如何利用 AI 幫助你找工作？(附完整程式碼 — Python)

Jasmine

6 min readAug 26, 2021

投了好幾封履歷卻都沒有收到任何回應嗎？

利用 Machine Learning Model 幫你檢查履歷吧！

首先，比對履歷與職缺描述的相似度，得到一個 Match Score，分數越高代表履歷上的經歷與職缺需求越相似，得到面試的機會越高。

但是，分數太低怎麼辦？

找出職缺描述中的 Keyword、Summarization，找到職缺描述中重要的內容，加入關鍵字到履歷中。

以下分為三個部分，利用 AI 幫助你修改履歷，提高面試機會！

Match Score
Keyword Extraction
Text Summarization

Match Score

職缺需求以 Glassdoor — Data Scientist Job Description 當作範例，履歷則是拿我自己的來做測試。

以 sklearn cosine_similarity 計算相似度

得到 Match Score：58.98，不及格 😅

接下來我們透過加入職缺描述中的關鍵字與重點摘要來調整履歷。

Keyword Extraction

Gensim 是自然語言處理工具，我們利用 Gensim summarize, keywords 的方法幫助我們找出職缺描述的重要訊息，ratio 越高，會找出越多關鍵字。

[ Keywords ] 
data, business, experience, experiences, models, modeling, model, statistical, statistics, development, develop, techniques, regression, tools, insights, analysis, tree, trees, outcomes, job, company

Text Summarization

把職缺描述當作一篇文章，利用 Text Summarization 找出文章重點

[ Extractive Text Summarization ]
We are looking for a Data Scientist who will support our product, sales, leadership and marketing teams with insights gained from analyzing company data.

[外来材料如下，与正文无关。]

`config.mk`:
```
export PLATFORM = sky130hd
export DESIGN_NAME = pair_voice_admission_limiter_core
export DESIGN_NICKNAME = d
export VERILOG_FILES = /design/src/hw/rtl/pval_pkg.sv /design/src/hw/rtl/pval_front.sv /design/src/hw/rtl/pval_queue.sv /design/src/hw/rtl/pval_back.sv /design/src/hw/rtl/pair_voice_admission_limiter_core.sv
export SDC_FILE = /design/constraint.sdc
export NUM_CORES = 2
export LEC_CHECK = 0
export ABC_AREA = 1
export BUFFER_PORTS_ARGS = -buffer_cell sky130_fd_sc_hd__buf_2
export CORE_ASPECT_RATIO = 1.75
export CORE_MARGIN = 1.5
export CORE_UTILIZATION = 35
export CTS_BUF_LIST = sky130_fd_sc_hd__clkbuf_4
export CTS_CLUSTER_DIAMETER = 150
export CTS_CLUSTER_SIZE = 20
export DETAILED_ROUTE_END_ITERATION = 6
export GPL_ROUTABILITY_DRIVEN = 0
export PLACE_DENSITY_LB_ADDON = 0.05
export SYNTH_ARGS = -nofsm -noshare
export SYNTH_HDL_FRONTEND = slang
export SYNTH_SLANG_ARGS = --single-unit
```
`constraint.sdc`:
```
create_clock -name clk -period 5.47 [get_ports clk]
set_input_delay 0.8205 -clock clk [delete_from_list [all_inputs] [get_ports clk]]
set_output_delay 0.8205 -clock clk [all_outputs]
set_load 0.1 [all_outputs]
```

The ideal candidate is adept at using large data sets to find opportunities for product and process optimization and using models to test the effectiveness of different courses of action. Mine and analyze data from company databases to drive optimization and improvement of product development, marketing techniques and business strategies.

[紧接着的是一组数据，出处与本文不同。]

**src/pgs_pkg.sv**
```systemverilog
// ----------------------------------------------------------------------------
// pgs_pkg
// Shared types and constants for the process grid split block.
// ----------------------------------------------------------------------------
package pgs_pkg;

    localparam int MAX_PROCS_DEF = 64;
    localparam int PTS_W         = 16;
    localparam int PROCS_W       = 7;
    localparam int SUB_W         = 6;

    typedef enum logic [3:0] {
        ST_IDLE,
        ST_CAND,
        ST_DIVP,
        ST_DIVX,
        ST_DIVY,
        ST_EVAL,
        ST_BEST,
        ST_SETUP,
        ST_DIVSX,
        ST_DIVSY,
        ST_EMIT
    } pgs_state_t;

    // controller -> datapath
    typedef struct packed {
        logic load;      // latch input word
        logic cand_init; // px <= 1
        logic cand_next; // px <= px + 1
        logic div_start; // start the shared divider
        logic [1:0] div_sel;
        logic eval;      // latch ratio test results
        logic take_best;
        logic setup;     // pick grid
        logic emit_init;
        logic emit_next;
        logic out_load;
    } pgs_cmd_t;

    localparam logic [1:0] DSEL_P  = 2'd0;
    localparam logic [1:0] DSEL_X  = 2'd1;
    localparam logic [1:0] DSEL_Y  = 2'd2;
    localparam logic [1:0] DSEL_SX = 2'd3;

    // datapath -> controller
    typedef struct packed {
        logic div_done;
        logic cand_last;  // px == p
        logic divides;
        logic fits;
        logic better;
        logic emit_last;
    } pgs_stat_t;

endpackage

```
**src/pgs_if.sv**
```systemverilog
// ----------------------------------------------------------------------------
// pgs_in_if / pgs_out_if
// Valid/ready channels for the process grid split block.
// ----------------------------------------------------------------------------
interface pgs_in_if;
    logic        valid;
    logic        ready;
    logic [15:0] m_points;
    logic [15:0] n_points;
    logic [6:0]  procs;
    modport source (output valid, m_points, n_points, procs, input ready);
    modport sink   (input valid, m_points, n_points, procs, output ready);
endinterface

interface pgs_out_if;
    logic        valid;
    logic        ready;
    logic [6:0]  grid_x;
    logic [6:0]  grid_y;
    logic        no_fit;
    logic [5:0]  sub_x;
    logic [5:0]  sub_y;
    logic [15:0] row_first;
    logic [15:0] row_last;
    logic [15:0] col_first;
    logic [15:0] col_last;
    logic        last_result;
    modport source (output valid, grid_x, grid_y, no_fit, sub_x, sub_y, row_first,
                    row_last, col_first, col_last, last_result, input ready);
    modport sink   (input valid, grid_x, grid_y, no_fit, sub_x, sub_y, row_first,
                    row_last, col_first, col_last, last_result, output ready);
endinterface

```
**src/pgs_div.sv**
```systemverilog
// ----------------------------------------------------------------------------
// pgs_div
// Restoring divider, one quotient bit per cycle, 16-bit dividend.
// ----------------------------------------------------------------------------
module pgs_div
(
    input  logic        clk,
    input  logic        rst_n,
    input  logic        start,
    input  logic [15:0] dividend,
    input  logic [6:0]  divisor,
    output logic        done,
    output logic [15:0] quot,
    output logic [6:0]  rem
);
    logic [15:0] q_reg, q_next;
    logic [6:0]  r_reg, r_next;
    logic [6:0]  d_reg, d_next;
    logic [4:0]  cnt_reg, cnt_next;
    logic        busy_reg, busy_next;
    logic        done_reg, done_next;
    logic [7:0]  trial;

    always_comb
    begin
        q_next    = q_reg;
        r_next    = r_reg;
        d_next    = d_reg;
        cnt_next  = cnt_reg;
        busy_next = busy_reg;
        done_next = 1'b0;
        trial     = {r_reg, q_reg[15]};
        if (start)
        begin
            q_next    = dividend;
            r_next    = '0;
            d_next    = divisor;
            cnt_next  = 5'd16;
            busy_next = 1'b1;
        end
        else if (busy_reg)
        begin
            if (trial >= {1'b0, d_reg})
            begin
                r_next = 7'(trial - {1'b0, d_reg});
                q_next = {q_reg[14:0], 1'b1};
            end
            else
            begin
                r_next = trial[6:0];
                q_next = {q_reg[14:0], 1'b0};
            end
            cnt_next = 5'(cnt_reg - 5'd1);
            if (cnt_reg == 5'd1)
            begin
                busy_next = 1'b0;
                done_next = 1'b1;
            end
        end
    end

    always_ff @(posedge clk or negedge rst_n)
    begin
        if (!rst_n)
        begin
            busy_reg <= 1'b0;
            done_reg <= 1'b0;
            cnt_reg  <= '0;
        end
        else
        begin
            busy_reg <= busy_next;
            done_reg <= done_next;
            cnt_reg  <= cnt_next;
        end
    end

    always_ff @(posedge clk)
    begin
        q_reg <= q_next;
        r_reg <= r_next;
        d_reg <= d_next;
    end

    assign done = done_reg;
    assign quot = q_reg;
    assign rem  = r_reg;
endmodule

```
**src/pgs_datapath.sv**
```systemverilog
// ----------------------------------------------------------------------------
// pgs_datapath
// Candidate registers, ratio tests, best tracking and bound stepping.
// ----------------------------------------------------------------------------
module pgs_datapath
#(
    parameter int MAX_PROCS = pgs_pkg::MAX_PROCS_DEF
)
(
    input  logic             clk,
    input  logic             rst_n,
    input  pgs_pkg::pgs_cmd_t  cmd,
    output pgs_pkg::pgs_stat_t stat,
    pgs_in_if.sink           in_ch,
    pgs_out_if.source        out_ch,
    input  logic             out_valid
);
    import pgs_pkg::*;

    // procs is 7 bits wide, so any limit past 127 never clips
    localparam logic [6:0] MAXP = (MAX_PROCS > 127) ? 7'd127 : 7'(MAX_PROCS);

    logic [15:0] nx_reg, ny_reg;
    logic [6:0]  p_reg, px_reg, py_reg;
    logic [15:0] fx_reg, ux_reg, fy_reg, uy_reg;
    logic        ok_reg;
    logic [15:0] hn_reg, hd_reg;
    logic        found_reg;
    logic [15:0] bn_reg, bd_reg;
    logic [6:0]  bx_reg, by_reg, gx_reg, gy_reg;
    logic [15:0] bsx_reg, bsy_reg;
    logic [6:0]  rmx_reg, rmy_reg;
    logic [5:0]  cx_reg, cy_reg;
    logic [15:0] rf_reg, cf_reg;
    logic [1:0]  cap_sel_reg;   // what the running divide is for
    logic        cap_sy_reg;

    logic        dv_done;
    logic [15:0] dv_q, dv_a;
    logic [6:0]  dv_r, dv_d;
    logic [15:0] mi, ni;
    logic [6:0]  pi;

    assign mi = (in_ch.m_points >= 16'd1) ? 16'(in_ch.m_points - 16'd1) : '0;
    assign ni = (in_ch.n_points >= 16'd1) ? 16'(in_ch.n_points - 16'd1) : '0;
    always_comb
    begin
        pi = in_ch.procs;
        if (pi == 7'd0)
            pi = 7'd1;
        if (pi > MAXP)
            pi = MAXP;
    end

    // x split divide starts on the same edge that loads gx, so use its source
    always_comb
    begin
        case (cmd.div_sel)
            DSEL_P:  begin dv_a = {9'd0, p_reg}; dv_d = px_reg; end
            DSEL_X:  begin dv_a = nx_reg;        dv_d = px_reg; end
            DSEL_Y:  begin dv_a = ny_reg;        dv_d = py_reg; end
            default: begin dv_a = nx_reg;        dv_d = found_reg ? bx_reg : 7'd1; end
        endcase
    end

    pgs_div u_div (
        .clk(clk), .rst_n(rst_n), .start(cmd.div_start),
        .dividend(cmd.emit_init ? ny_reg : dv_a),
        .divisor(cmd.emit_init ? gy_reg : dv_d),
        .done(dv_done), .quot(dv_q), .rem(dv_r)
    );

    // ratio test on latched shares
    logic [15:0] n1, d1, n2, d2, hn, hd, ln, ld;
    logic [31:0] c1, c2;
    always_comb
    begin
        n1 = ux_reg;
        d1 = (fy_reg == 16'd0) ? 16'd1 : fy_reg;
        n2 = fx_reg;
        d2 = (uy_reg == 16'd0) ? 16'd1 : uy_reg;
        c1 = n1 * d2;
        c2 = n2 * d1;
        if (c1 >= c2)
        begin
            hn = n1; hd = d1; ln = n2; ld = d2;
        end
        else
        begin
            hn = n2; hd = d2; ln = n1; ld = d1;
        end
    end

    logic [31:0] b1, b2;
    assign b1 = hn_reg * bd_reg;
    assign b2 = bn_reg * hd_reg;

    always_ff @(posedge clk)
    begin
        if (cmd.load)
        begin
            nx_reg <= mi;
            ny_reg <= ni;
            p_reg  <= pi;
        end
        if (cmd.cand_init)
            px_reg <= 7'd1;
        else if (cmd.cand_next)
            px_reg <= 7'(px_reg + 7'd1);
        if (cmd.div_start)
        begin
            cap_sel_reg <= cmd.div_sel;
            cap_sy_reg  <= cmd.emit_init;
        end
        if (dv_done)
        begin
            case (cap_sel_reg)
                DSEL_P:
                begin
                    py_reg <= dv_q[6:0];
                end
                DSEL_X:
                begin
                    fx_reg <= dv_q;
                    ux_reg <= 16'(dv_q + {15'd0, dv_r != 7'd0});
                end
                DSEL_Y:
                begin
                    fy_reg <= dv_q;
                    uy_reg <= 16'(dv_q + {15'd0, dv_r != 7'd0});
                end
                default:
                begin
                    if (cap_sy_reg)
                    begin
                        bsy_reg <= dv_q;
                        rmy_reg <= dv_r;
                    end
                    else
                    begin
                        bsx_reg <= dv_q;
                        rmx_reg <= dv_r;
                    end
                end
            endcase
        end
        if (cmd.eval)
        begin
            ok_reg <= ({16'd0, hn} <= {15'd0, hd, 1'b0}) && ({15'd0, ln, 1'b0} >= {16'd0, ld});
            hn_reg <= hn;
            hd_reg <= hd;
        end
        if (cmd.take_best)
        begin
            bn_reg <= hn_reg;
            bd_reg <= hd_reg;
            bx_reg <= px_reg;
            by_reg <= py_reg;
        end
        if (cmd.setup)
        begin
            gx_reg <= found_reg ? bx_reg : 7'd1;
            gy_reg <= found_reg ? by_reg : p_reg;
        end
        if (cmd.emit_init)
        begin
            cx_reg <= '0;
            cy_reg <= '0;
            rf_reg <= 16'd1;
            cf_reg <= 16'd1;
        end
        else if (cmd.emit_next)
        begin
            if ({1'b0, cy_reg} == 7'(gy_reg - 7'd1))
            begin
                cy_reg <= '0;
                cf_reg <= 16'd1;
                cx_reg <= 6'(cx_reg + 6'd1);
                rf_reg <= 16'(rf_reg + bsx_reg + {15'd0, {1'b0, cx_reg} < rmx_reg});
            end
            else
            begin
                cy_reg <= 6'(cy_reg + 6'd1);
                cf_reg <= 16'(cf_reg + bsy_reg + {15'd0, {1'b0, cy_reg} < rmy_reg});
            end
        end
    end

    always_ff @(posedge clk or negedge rst_n)
    begin
        if (!rst_n)
            found_reg <= 1'b0;
        else if (cmd.load)
            found_reg <= 1'b0;
        else if (cmd.take_best)
            found_reg <= 1'b1;
    end

    logic [15:0] rl, cl;
    logic        lst;
    assign rl  = 16'(rf_reg + bsx_reg + {15'd0, {1'b0, cx_reg} < rmx_reg} - 16'd1);
    assign cl  = 16'(cf_reg + bsy_reg + {15'd0, {1'b0, cy_reg} < rmy_reg} - 16'd1);
    assign lst = ({1'b0, cx_reg} == 7'(gx_reg - 7'd1))
              && ({1'b0, cy_reg} == 7'(gy_reg - 7'd1));

    always_ff @(posedge clk)
    begin
        if (cmd.out_load)
        begin
            out_ch.grid_x      <= gx_reg;
            out_ch.grid_y      <= gy_reg;
            out_ch.no_fit      <= ~found_reg;
            out_ch.sub_x       <= cx_reg;
            out_ch.sub_y       <= cy_reg;
            out_ch.row_first   <= rf_reg;
            out_ch.row_last    <= rl;
            out_ch.col_first   <= cf_reg;
            out_ch.col_last    <= cl;
            out_ch.last_result <= lst;
        end
    end

    assign out_ch.valid   = out_valid;
    assign stat.div_done  = dv_done;
    assign stat.cand_last = (px_reg == p_reg);
    // remainder is final while done is high
    assign stat.divides   = (dv_r == 7'd0);
    assign stat.fits      = ok_reg;
    assign stat.better    = ~found_reg || (b1 < b2);
    assign stat.emit_last = lst;
endmodule

```
**src/pgs_ctrl.sv**
```systemverilog
// ----------------------------------------------------------------------------
// pgs_ctrl
// Sequencer: divisor search, grid set-up, then one word per subdomain.
// ----------------------------------------------------------------------------
module pgs_ctrl
(
    input  logic               clk,
    input  logic               rst_n,
    input  logic               in_valid,
    output logic               in_ready,
    input  logic               out_ready,
    output logic               out_valid,
    input  pgs_pkg::pgs_stat_t stat,
    output pgs_pkg::pgs_cmd_t  cmd
);
    import pgs_pkg::*;

    pgs_state_t st_reg, st_next;
    logic       ov_reg, ov_next;
    logic       last_reg, last_next;

    // output register free: empty, or being taken now
    logic ofree;
    assign ofree = ~ov_reg | out_ready;

    // CAND is a gap state so the divider sees the updated px and inputs
    always_comb
    begin
        st_next = st_reg;
        case (st_reg)
            ST_IDLE:  if (in_valid) st_next = ST_CAND;
            ST_CAND:  st_next = ST_DIVP;
            ST_DIVP:  if (stat.div_done) st_next = stat.divides ? ST_DIVX : ST_BEST;
            ST_DIVX:  if (stat.div_done) st_next = ST_DIVY;
            ST_DIVY:  if (stat.div_done) st_next = ST_EVAL;
            ST_EVAL:  st_next = ST_BEST;
            ST_BEST:  st_next = stat.cand_last ? ST_SETUP : ST_CAND;
            ST_SETUP: st_next = ST_DIVSX;
            ST_DIVSX: if (stat.div_done) st_next = ST_DIVSY;
            ST_DIVSY: if (stat.div_done) st_next = ST_EMIT;
            ST_EMIT:  if (ofree && last_reg) st_next = ST_IDLE;
            default:  st_next = ST_IDLE;
        endcase
    end

    // evaluate flag: DIVP passes through BEST without a fit check
    logic tested_reg, tested_next;

    always_comb
    begin
        cmd       = '0;
        cmd.div_sel = DSEL_P;
        in_ready  = 1'b0;
        ov_next   = ov_reg & ~out_ready;
        last_next = last_reg;
        tested_next = tested_reg;
        case (st_reg)
            ST_IDLE:
            begin
                in_ready      = 1'b1;
                cmd.load      = in_valid;
                cmd.cand_init = in_valid;
                last_next     = 1'b0;
            end
            ST_DIVP:
            begin
                cmd.div_sel = DSEL_P;
                tested_next = 1'b0;
            end
            ST_DIVX: cmd.div_sel = DSEL_X;
            ST_DIVY: cmd.div_sel = DSEL_Y;
            ST_EVAL:
            begin
                cmd.eval    = 1'b1;
                tested_next = 1'b1;
            end
            ST_BEST:
            begin
                cmd.take_best = tested_reg & stat.fits & stat.better;
                cmd.cand_next = ~stat.cand_last;
            end
            ST_SETUP:
            begin
                cmd.setup = 1'b1;
            end
            ST_DIVSX: cmd.div_sel = DSEL_SX;
            ST_DIVSY:
            begin
                cmd.div_sel   = DSEL_SX;
                cmd.emit_init = 1'b1;
            end
            ST_EMIT:
            begin
                if (ofree && !last_reg)
                begin
                    cmd.out_load  = 1'b1;
                    cmd.emit_next = ~stat.emit_last;
                    ov_next       = 1'b1;
                    last_next     = stat.emit_last;
                end
            end
            default: ;
        endcase
        // divider kick on entry into each divide state
        if (st_next != st_reg &&
            (st_next == ST_DIVP || st_next == ST_DIVX || st_next == ST_DIVY ||
             st_next == ST_DIVSX || st_next == ST_DIVSY))
        begin
            cmd.div_start = 1'b1;
            case (st_next)
                ST_DIVP:  cmd.div_sel = DSEL_P;
                ST_DIVX:  cmd.div_sel = DSEL_X;
                ST_DIVY:  cmd.div_sel = DSEL_Y;
                default:  cmd.div_sel = DSEL_SX;
            endcase
            cmd.emit_init = (st_next == ST_DIVSY);
        end
        if (st_reg == ST_DIVSY && !stat.div_done)
            cmd.emit_init = 1'b1;
        if (st_reg == ST_DIVSY && stat.div_done)
            cmd.emit_init = 1'b1;
    end

    always_ff @(posedge clk or negedge rst_n)
    begin
        if (!rst_n)
        begin
            st_reg     <= ST_IDLE;
            ov_reg     <= 1'b0;
            last_reg   <= 1'b0;
            tested_reg <= 1'b0;
        end
        else
        begin
            st_reg     <= st_next;
            ov_reg     <= ov_next;
            last_reg   <= last_next;
            tested_reg <= tested_next;
        end
    end

    assign out_valid = ov_reg;

`ifndef NO_ASSERTIONS
    a_no_in_busy: assert property (@(posedge clk) disable iff (!rst_n)
        in_ready |-> st_reg == ST_IDLE)
        else $error("input taken while busy");
    a_load_emit: assert property (@(posedge clk) disable iff (!rst_n)
        cmd.out_load |-> st_reg == ST_EMIT)
        else $error("output load outside emit");
    a_hold: assert property (@(posedge clk) disable iff (!rst_n)
        (ov_reg && !out_ready) |=> ov_reg)
        else $error("result dropped");
`endif
endmodule

```
**src/process_grid_split.sv**
```systemverilog
// ----------------------------------------------------------------------------
// process_grid_split
// Chooses a process grid for P processes and emits the even split bounds.
// ----------------------------------------------------------------------------
// One input word (m_points, n_points, procs) produces grid_x*grid_y result
// words, sub_x outer and sub_y inner, last_result marking the final one.
// The block works on one word at a time: the divisor search runs every
// candidate px = 1..P through a shared restoring divider (P/px, then nx/px
// and ny/py for true divisors). Two more divides set up the split, then one
// result word per cycle while the sink keeps taking them. in.ready is high
// only between input words; the output register holds a result until taken.
module process_grid_split
#(
    parameter int MAX_PROCS = pgs_pkg::MAX_PROCS_DEF
)
(
    input logic       clk,
    input logic       rst_n,
    pgs_in_if.sink    in_ch,
    pgs_out_if.source out_ch
);
    import pgs_pkg::*;

    pgs_cmd_t  cmd;
    pgs_stat_t stat;
    logic      ov;

    pgs_ctrl u_ctrl (
        .clk(clk), .rst_n(rst_n),
        .in_valid(in_ch.valid), .in_ready(in_ch.ready),
        .out_ready(out_ch.ready), .out_valid(ov),
        .stat(stat), .cmd(cmd)
    );

    pgs_datapath #(.MAX_PROCS(MAX_PROCS)) u_dp (
        .clk(clk), .rst_n(rst_n), .cmd(cmd), .stat(stat),
        .in_ch(in_ch), .out_ch(out_ch), .out_valid(ov)
    );
endmodule

```
**src/flat_wrapper.sv**
```systemverilog
// flat-port wrapper written by rule: the top's interface ports become plain ports
module process_grid_split_flat import pgs_pkg::*;
#(
    parameter int MAX_PROCS = pgs_pkg::MAX_PROCS_DEF
)
  (clk, rst_n, in_ch_valid, in_ch_m_points, in_ch_n_points, in_ch_procs, in_ch_ready, out_ch_valid, out_ch_grid_x, out_ch_grid_y, out_ch_no_fit, out_ch_sub_x, out_ch_sub_y, out_ch_row_first, out_ch_row_last, out_ch_col_first, out_ch_col_last, out_ch_last_result, out_ch_ready);
  pgs_in_if in_ch_i ();
  pgs_out_if out_ch_i ();
  input logic clk;
  input logic rst_n;
  input wire logic [$bits(in_ch_i.valid)-1:0] in_ch_valid;
  input wire logic [$bits(in_ch_i.m_points)-1:0] in_ch_m_points;
  input wire logic [$bits(in_ch_i.n_points)-1:0] in_ch_n_points;
  input wire logic [$bits(in_ch_i.procs)-1:0] in_ch_procs;
  output wire logic [$bits(in_ch_i.ready)-1:0] in_ch_ready;
  output wire logic [$bits(out_ch_i.valid)-1:0] out_ch_valid;
  output wire logic [$bits(out_ch_i.grid_x)-1:0] out_ch_grid_x;
  output wire logic [$bits(out_ch_i.grid_y)-1:0] out_ch_grid_y;
  output wire logic [$bits(out_ch_i.no_fit)-1:0] out_ch_no_fit;
  output wire logic [$bits(out_ch_i.sub_x)-1:0] out_ch_sub_x;
  output wire logic [$bits(out_ch_i.sub_y)-1:0] out_ch_sub_y;
  output wire logic [$bits(out_ch_i.row_first)-1:0] out_ch_row_first;
  output wire logic [$bits(out_ch_i.row_last)-1:0] out_ch_row_last;
  output wire logic [$bits(out_ch_i.col_first)-1:0] out_ch_col_first;
  output wire logic [$bits(out_ch_i.col_last)-1:0] out_ch_col_last;
  output wire logic [$bits(out_ch_i.last_result)-1:0] out_ch_last_result;
  input wire logic [$bits(out_ch_i.ready)-1:0] out_ch_ready;
  assign in_ch_i.valid = in_ch_valid;
  assign in_ch_i.m_points = in_ch_m_points;
  assign in_ch_i.n_points = in_ch_n_points;
  assign in_ch_i.procs = in_ch_procs;
  assign in_ch_ready = in_ch_i.ready;
  assign out_ch_valid = out_ch_i.valid;
  assign out_ch_grid_x = out_ch_i.grid_x;
  assign out_ch_grid_y = out_ch_i.grid_y;
  assign out_ch_no_fit = out_ch_i.no_fit;
  assign out_ch_sub_x = out_ch_i.sub_x;
  assign out_ch_sub_y = out_ch_i.sub_y;
  assign out_ch_row_first = out_ch_i.row_first;
  assign out_ch_row_last = out_ch_i.row_last;
  assign out_ch_col_first = out_ch_i.col_first;
  assign out_ch_col_last = out_ch_i.col_last;
  assign out_ch_last_result = out_ch_i.last_result;
  assign out_ch_i.ready = out_ch_ready;
  process_grid_split #(.MAX_PROCS(MAX_PROCS)) u_core (.clk(clk), .rst_n(rst_n), .in_ch(in_ch_i), .out_ch(out_ch_i));
endmodule
```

接下來藉由 Model 找到關於職缺描述的重要訊息來修改履歷！

machine learning -> data modeling 
help company -> Deliver insight to support business strategies, product development and marketing techniques.
+ improve business outcomes 
+ techniques: Regression, Random Forest, Boosting, Trees...

上述的修改後，Match Score 從原本的 58.98 上升到 65.78。

如果想拿履歷比對多個職缺呢？

將上述的內容統整在一起，按照 Match Score 排序就能一目瞭然！

表格內容包含，公司名、Match Score、Keywords、Summarization

祝福大家看完「如何利用 AI 幫助你找工作」後都能順利找到適合自己的工作 😎😎，文章中只取部分程式碼，完整版： GitHub。
如果你也好奇為什麼只需要一兩行 code 就能取得文本摘要，就接著看下去吧！

Gensim summarization 使用 TextRank 演算法，而 TextRank 是從 PageRank 延伸的概念，所以我們先了解一下 PageRank

[ 演算法] PageRank、TextRank

PageRank

PageRank 是 Google 搜尋引擎為網頁排序的演算法之一，計算網頁的相關性與重要性。PageRank 的核心概念為網頁之間的「連結」，以 Garph 的方式表示網頁之間的連結，每個網頁連結就如同論文，引用次數越高，或是引用者的影響力越大，論文的可信度就越高。網頁也是同樣的概念，排名受到連結的數量與品質影響。

TextRank

TextRank 延伸 PageRank 的概念，將每個句子看作是一個網頁，從句子之間的連結與相似度判斷句子的重要程度，尋找重要的句子作為文章摘要，重要的句子代表與它其他的句子相似度高。

[ 補充 ] Text Summarization

Text Summarization 的演算法主要分成兩大類 — Extractive、Abstractive，Gensim 屬於 Extractive，從原文中抽取部分內容作為摘要。而 Abstractive 的方式則是了解原文的語意後自動產生摘要。以下是 T5 Model abstractive summarization 的程式碼 Colab 。這篇先寫到這邊，有興趣的話可以多參考 T5 官方文件。